Recently, an increasing number of analysts and speculators are claiming that Bitcoin will be suffering a great fall. It started at the ending of December, with a 30% price drop, getting to the price of $13,248.
Some financial analysts are saying that this decline of the price is not to be taken seriously, because it is not the first time when Bitcoin is acting this way. They also claim these fluctuations are just stepping stones to a major increase.
David Alan Stockman, former Director of the Office of Management and Budget and Wall Street bear has stated that the Bitcoin fever is fueled by ‘stupid speculators’ and that this ‘Bitcoin bubble’ will conclude in a disastrous ending.

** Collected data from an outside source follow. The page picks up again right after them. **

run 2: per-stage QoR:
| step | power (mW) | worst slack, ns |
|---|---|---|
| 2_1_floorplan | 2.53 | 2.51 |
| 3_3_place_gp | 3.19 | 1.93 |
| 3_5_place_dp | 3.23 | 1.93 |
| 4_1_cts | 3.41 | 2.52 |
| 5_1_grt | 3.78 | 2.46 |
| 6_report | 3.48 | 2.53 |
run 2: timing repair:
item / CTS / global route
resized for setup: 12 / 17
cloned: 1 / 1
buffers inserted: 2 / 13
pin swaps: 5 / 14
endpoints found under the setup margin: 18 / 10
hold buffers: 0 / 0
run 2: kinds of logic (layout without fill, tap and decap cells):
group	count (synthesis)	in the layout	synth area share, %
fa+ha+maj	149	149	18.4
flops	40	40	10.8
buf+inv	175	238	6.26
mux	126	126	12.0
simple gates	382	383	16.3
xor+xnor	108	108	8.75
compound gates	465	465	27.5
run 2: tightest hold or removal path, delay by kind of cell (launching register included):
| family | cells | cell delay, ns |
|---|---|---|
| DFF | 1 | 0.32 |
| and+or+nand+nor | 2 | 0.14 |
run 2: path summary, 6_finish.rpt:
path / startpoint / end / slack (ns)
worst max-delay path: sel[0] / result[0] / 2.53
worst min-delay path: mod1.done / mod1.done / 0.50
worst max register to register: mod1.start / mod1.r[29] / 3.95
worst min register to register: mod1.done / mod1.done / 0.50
This is an optimization exercise on Yosys and OpenROAD, whose aim is small area and a short achievable clock period, not a production implementation. Only simulation tests tie the RTL to the original design; equivalence was not proved.

===== flow/config.mk =====
export PLATFORM = sky130hd
export DESIGN_NAME = cu_top
export DESIGN_NICKNAME = cu_top
export VERILOG_FILES = /design/flow/design.v
export SDC_FILE = /design/flow/constraint.sdc
export NUM_CORES = 4
export LEC_CHECK = 0
export CAP_MARGIN = 20
export CORE_MARGIN = 2
export CORE_UTILIZATION = 35
export PLACE_DENSITY = 0.55
export SLEW_MARGIN = 20

===== flow/constraint.sdc =====
create_clock -name core_clock -period 28.0 [get_ports {clk}]
set_input_delay 5.6000 -clock core_clock [delete_from_list [all_inputs] [get_ports {clk}]]
set_output_delay 5.6000 -clock core_clock [all_outputs]
set_load 0.01 [all_outputs]

===== flow/design.v =====
module cu_top 	#(parameter RF_DATASIZE=16, ADDRESS_WIDTH=4, SIGNAL_WIDTH=3)
		(
			input wire clk, reset, stall,
			input wire  ps_cu_trunc, ps_cu_float, 
			input wire ps_mul_en,ps_mul_otreg,
			input wire[3:0] ps_mul_dtsts,
			input wire[1:0] ps_mul_cls, ps_mul_sc,
			output wire mul_ps_mv, mul_ps_mn, mul_ps_mu, mul_ps_mi,
			input wire[(SIGNAL_WIDTH-1):0]ps_xb_w_cuEn,
			input wire ps_xb_w_bcEn,
			input wire[(ADDRESS_WIDTH-1):0] ps_xb_raddx, ps_xb_raddy, ps_xb_wadd,
			input wire [RF_DATASIZE-1:0] bc_dt,
			output wire [RF_DATASIZE-1:0] xb_dtx,	
			input wire ps_shf_en,
			input wire [1:0] ps_shf_cls,
			output wire shf_ps_sv, shf_ps_sz,
			input wire ps_alu_en,
			input wire [1:0]ps_alu_hc, ps_alu_sc2,
			input wire [2:0]ps_alu_sc1,
			input wire ps_alu_sat, ps_alu_ci, 
			output wire alu_ps_az, alu_ps_an, alu_ps_ac, alu_ps_av, alu_ps_au, alu_ps_as, alu_ps_ai,
			output wire alu_ps_compd
		);
	wire [RF_DATASIZE-1:0] xb_dty;
	wire xb_rf_w_En;
	wire [RF_DATASIZE-1:0] xb_rf_dt, alu_xb_dt, shf_xb_dt, mul_xb_dt, rf_xb_dtx, rf_xb_dty;
	crossbar #(.DATA_WIDTH(RF_DATASIZE), .ADDRESS_WIDTH(ADDRESS_WIDTH), .SIGNAL_WIDTH(SIGNAL_WIDTH)) xb_obj
		(	clk, stall,
			ps_xb_w_cuEn, ps_xb_w_bcEn,
			ps_xb_wadd, ps_xb_raddx, ps_xb_raddy,
			bc_dt, alu_xb_dt, shf_xb_dt, mul_xb_dt, rf_xb_dtx, rf_xb_dty,
			xb_dtx, xb_dty, 
			xb_rf_w_En, 
			xb_rf_dt
		);
	regfile #(.DATA_WIDTH(RF_DATASIZE), .ADDRESS_WIDTH(ADDRESS_WIDTH), .SIGNAL_WIDTH(SIGNAL_WIDTH)) rf_obj
			( 
				clk, xb_rf_w_En, 
				ps_xb_wadd,  ps_xb_raddx,  ps_xb_raddy,
				xb_rf_dt,
				rf_xb_dtx, rf_xb_dty
			);		
	multiplier #(.RF_DATASIZE(RF_DATASIZE)) mul_obj 
			(
				xb_dtx, xb_dty, mul_xb_dt,
				ps_mul_en, ps_cu_float, ps_mul_otreg, ps_cu_trunc,
				ps_mul_dtsts,
				ps_mul_cls, ps_mul_sc,
				clk, reset,
				mul_ps_mv, mul_ps_mn, mul_ps_mu, mul_ps_mi
			);	
	shifter #(.DATASIZE(RF_DATASIZE)) shf_obj
			(
				clk, reset,
				ps_shf_en, ps_shf_cls, 
				xb_dtx, xb_dty, 
				shf_xb_dt, shf_ps_sv, shf_ps_sz
			);
	alu #(.RF_DATASIZE(RF_DATASIZE)) alu_obj
			(
				clk, reset,
				xb_dtx, xb_dty, 
				alu_xb_dt,
				ps_alu_en, ps_cu_float, ps_alu_sat, ps_alu_ci, ps_cu_trunc,
				ps_alu_hc, ps_alu_sc2,
				ps_alu_sc1,
				alu_ps_az, alu_ps_an, alu_ps_ac, alu_ps_av, alu_ps_au, alu_ps_as, alu_ps_ai,
				alu_ps_compd
			);
endmodule
From an optimization exercise on the open Yosys and OpenROAD flow, aimed at small area; shortcuts taken in it are not production practice. RTL that was checked went through simulation tests only; none was proved equivalent to the original. No functional check of the RTL was part of run 2. Power is estimated from default activity; no workload was simulated.

## flow/design.v (module list and top-level ports; edited modules follow where they fit)
// module vending_machine: 1253 lines
// module g_fa: 6 lines
// module g_ha: 6 lines
// module g_nand2: 5 lines
// module g_nor2: 5 lines
// module g_nor2b: 5 lines
// module g_and2: 5 lines
// module g_or2: 5 lines
// module g_inv: 5 lines
// module g_xor2: 5 lines
// module g_xnor2: 5 lines
// module g_a21oi: 5 lines
// module g_mux2i: 5 lines
// module g_a22oi: 5 lines
// module g_a222oi: 5 lines
// module g_a22o: 5 lines
module vending_machine(pclk,prst,pvalid,pready,paddr,pwdata,prdata,wr_rd,coin,coin_valid,num_of_tea_reqd,num_of_milk_reqd,num_of_coffee_reqd,num_of_tea_served,num_of_coffee_served,num_of_milk_served,machine_ready);
  // ...
==> flow/flow/run.sh <==
#!/bin/bash
# Own layout flow: the standard synthesis, every logic cell set to its smallest
# drive strength (the flow's timing repair sizes up what needs it), port buffers
# of the smallest buffer then the
# standard layout steps.
set -euo pipefail
bash standard.sh synth > synth.log 2>&1
R=orfs/results/$FLOW_PLATFORM/vending_machine/base
openroad -no_init -exit -threads "${NUM_CORES:-4}" \
  -log downsize.log flow/downsize.tcl > downsize.out 2>&1
bash standard.sh "BUFFER_PORTS_ARGS=-buffer_cell sky130_fd_sc_hd__buf_1" \
  "CTS_ARGS=-sink_clustering_enable -repair_clock_nets -dont_use_dummy_load -buf_list {sky130_fd_sc_hd__clkbuf_4 sky130_fd_sc_hd__clkbuf_8} -sink_clustering_size 12 -sink_clustering_max_diameter 60" \
  finish > layout.log 2>&1
==> flow/flow/downsize.tcl <==
# Swap each combinational cell of the synthesized netlist to the smallest-area
# cell of the same family (same name but the drive-strength suffix).
set res orfs/results/$::env(FLOW_PLATFORM)/vending_machine/base
read_db $res/1_synth.odb
set db [ord::get_db]
set lib_masters {}
foreach lib [$db getLibs] {
  foreach m [$lib getMasters] {
    set n [$m getName]
    if {[regexp {^(.*)_([0-9]+)$} $n -> base drive]} {
      dict lappend lib_masters $base $m
    }
  }
}
set dont_use {}
if {[info exists ::env(DONT_USE_CELLS)]} { set dont_use [split $::env(DONT_USE_CELLS)] }
set swapped 0
foreach inst [[[$db getChip] getBlock] getInsts] {
  set m [$inst getMaster]
  set n [$m getName]
  if {![regexp {^(.*)_([0-9]+)$} $n -> base drive]} { continue }
  if {[regexp {df|dl|sdf|edf|conb|tap|fill|decap|clk} $base]} { continue }
  set best $m
  set ba [expr {[$m getWidth] * [$m getHeight]}]
  foreach c [dict get $lib_masters $base] {
    if {[lsearch -exact $dont_use [$c getName]] >= 0} { continue }
    set a [expr {[$c getWidth] * [$c getHeight]}]
    if {$a < $ba} { set best $c; set ba $a }
  }
  if {$best ne $m} {
    $inst swapMaster $best
    incr swapped
  }
}
puts "downsized $swapped instances"
write_db $res/1_synth.odb
==> flow/standard.sh <==
#!/bin/bash
# synth_recipe.tcl (not shown) runs the flow's synth.tcl, then flattens the netlist and writes it again
# the make line also repeats each setting of config.mk as NAME=value (left out here)
make -C /OpenROAD-flow-scripts/flow DESIGN_CONFIG=/design/flow/config.mk WORK_HOME=/design/flow/orfs CLKGATE_MAP_FILE= SYNTH_SCRIPT=/design/flow/synth_recipe.tcl "${@:-finish}"
==> flow/config.mk <==
export PLATFORM = sky130hd
export DESIGN_NAME = vending_machine
export DESIGN_NICKNAME = vending_machine
export VERILOG_FILES = /design/flow/design.v
export SDC_FILE = /design/flow/constraint.sdc
export NUM_CORES = 4
export LEC_CHECK = 0
export CAP_MARGIN = 5
export CORE_MARGIN = 2
export CORE_UTILIZATION = 70
export GPL_TIMING_DRIVEN = 0
export SLEW_MARGIN = 5
export SYNTH_HIERARCHICAL = 1
==> flow/constraint.sdc <==
create_clock -name core_clock -period 12.0 [get_ports {pclk}]
set_input_delay 2.4000 -clock core_clock [delete_from_list [all_inputs] [get_ports {pclk}]]
set_output_delay 2.4000 -clock core_clock [all_outputs]
set_load 0.01 [all_outputs]
==> summary.txt, run 1 <==
Status
  • Status: timing/DRC/antenna clean

Layout
  • Buffer share of cell area: 3.65%
  • # fillers: 836
  • Fin util: 77.1%
  • Ant diodes: 0
  • Multi-input gates: 593
  • Clock-cell share of area: 1.28%
  • Non-clock buffers: 78
  • Layout cell share with drive strength beyond 1: 4.52%
  • Largest register FFs: 32

Pwr
  • Seq group: 0.479 mW
  • Max power group: combinational cells
  • PwrDens: 322 nW/µm²

Floorplanning
  • Die width: 117 µm
  • Die Y: 117 µm
  • # IOs: 74

Yosys
  • Cells after synthesis: 710
  • Syn avg cell area: 12.5 µm²

Worst hold path
  • Critical hold path startpoint: credit[23]

Critical path
  • WP data arrival: 11.85 ns
  • CP max stage delay: 0.54 ns
  • Register-to-register setup slack: 2.20 ns
  • CP startpoint kind: input port
  • Kind of critical path: input port to flip-flop

Detailed routing
  • Drt first pass iters: 5
  • Post-route ant nets: 0
  • Met1 wire length: 7940 µm
  • Drt initial violations: 430

Clocking
  • CTS Buf Count: 9

GRT
  • GR Layer Usage met1: 45.0%

Placed design
  • Number of port buffers: 73
What follows belongs to an exercise in optimizing a design on an open flow for small area, a short achievable clock period and few clock cycles per item; a production flow would make more cautious choices. The RTL was checked by simulation tests, not by an equivalence proof against the original design.

==> v18 <==
==> flow/design.v (excerpt) <==
module floating_carpma #(
	parameter N_BIT 		= 64,
	parameter EXPONENT 		= 11,
	parameter FRACTION      = 52,
	parameter DURUM_UST_BIT = 105,
	parameter BIAS 			= 1023,
	parameter CS1W          = 530,   
	parameter CS2W          = 207
	)
    (
	input 		clk,
	input 		rst,
	input 		start,
	input 		[N_BIT-1:0] carpan,
	input 		[N_BIT-1:0] carpilan,
	output 		[N_BIT-1:0] sonuc,
	output 		ready,
	output 		done
    );
export LEC_CHECK = 0
export CAP_MARGIN = 20
export CORE_MARGIN = 2
export CORE_UTILIZATION = 45
export CTS_BUF_LIST = sky130_fd_sc_hd__clkbuf_8 sky130_fd_sc_hd__clkbuf_4
export SETUP_SLACK_MARGIN = 3.0
export SLEW_MARGIN = 20
export SYNTH_HIERARCHICAL = 1
export SYNTH_MINIMUM_KEEP_SIZE = 0
create_clock -name core_clock -period 6.0 [get_ports {clk}]
run.sh (not shown) runs the stock make flow with config.mk's settings and CLKGATE_MAP_FILE= SYNTH_SCRIPT=/design/flow/synth_recipe.tcl, a recipe that flattens the netlist after the stock synthesis.
==> v10: changes against v18 <==
Settings changed: SETUP_SLACK_MARGIN 3.0 to 2.7.
==> impl_metrics.env <==
export IMPL_powerSeq_mw=13.1
export IMPL_num_multi_input_gates=5254
export IMPL_final_core_utilization=0.485
export IMPL_status="no timing/DRC/antenna violations"
export IMPL_p_per_area_nw_per_um2=565
export IMPL_cts_setup_buffers=158
export IMPL_min_to="inf3_r"
export IMPL_required_ns=6.86
export IMPL_wirelength_met1_um=114000
-- figures above: v18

Invited on CNBC’s Futures Now , he also said that it will all burn down in a major crash and that all these speculators will ‘burn their hands’ and maybe learn a lesson. This recent profecy isn’t exclusively related to cryptocurrency market but to stock market as well.
In September 2017, Stockman was warning the investors that a correction between 40% – 70% is very close and high-probable to happen. He added that this market is an irrational one, overheated by the multitude of diehard traders.
In the past two years, the price of Bitcoin has met an incredible growth of 3000%. The price swings has raised many arguments on Wall Street regarding the real value of Bitcoin. The cryptocurrency has split the analysts into two ‘camps’. Some of them think that the value of Bitcoin is overrated and a bit extreme. The other part of analysts like Mike Novogratz and McAfee think that the value of the virtual coin could reach the number of hundreds of thousands.
Altcoins such as Ripple, Litecoin and Ethereum have also increased lately. Stockman hasn’t labeled the coins in any way and he concluded that the coins might double in price size but might reach the zero value also. The virtual coins are not real money because real money used in real transactions have one characteristic that cryptocurrencies don’t possess : ‘stability’.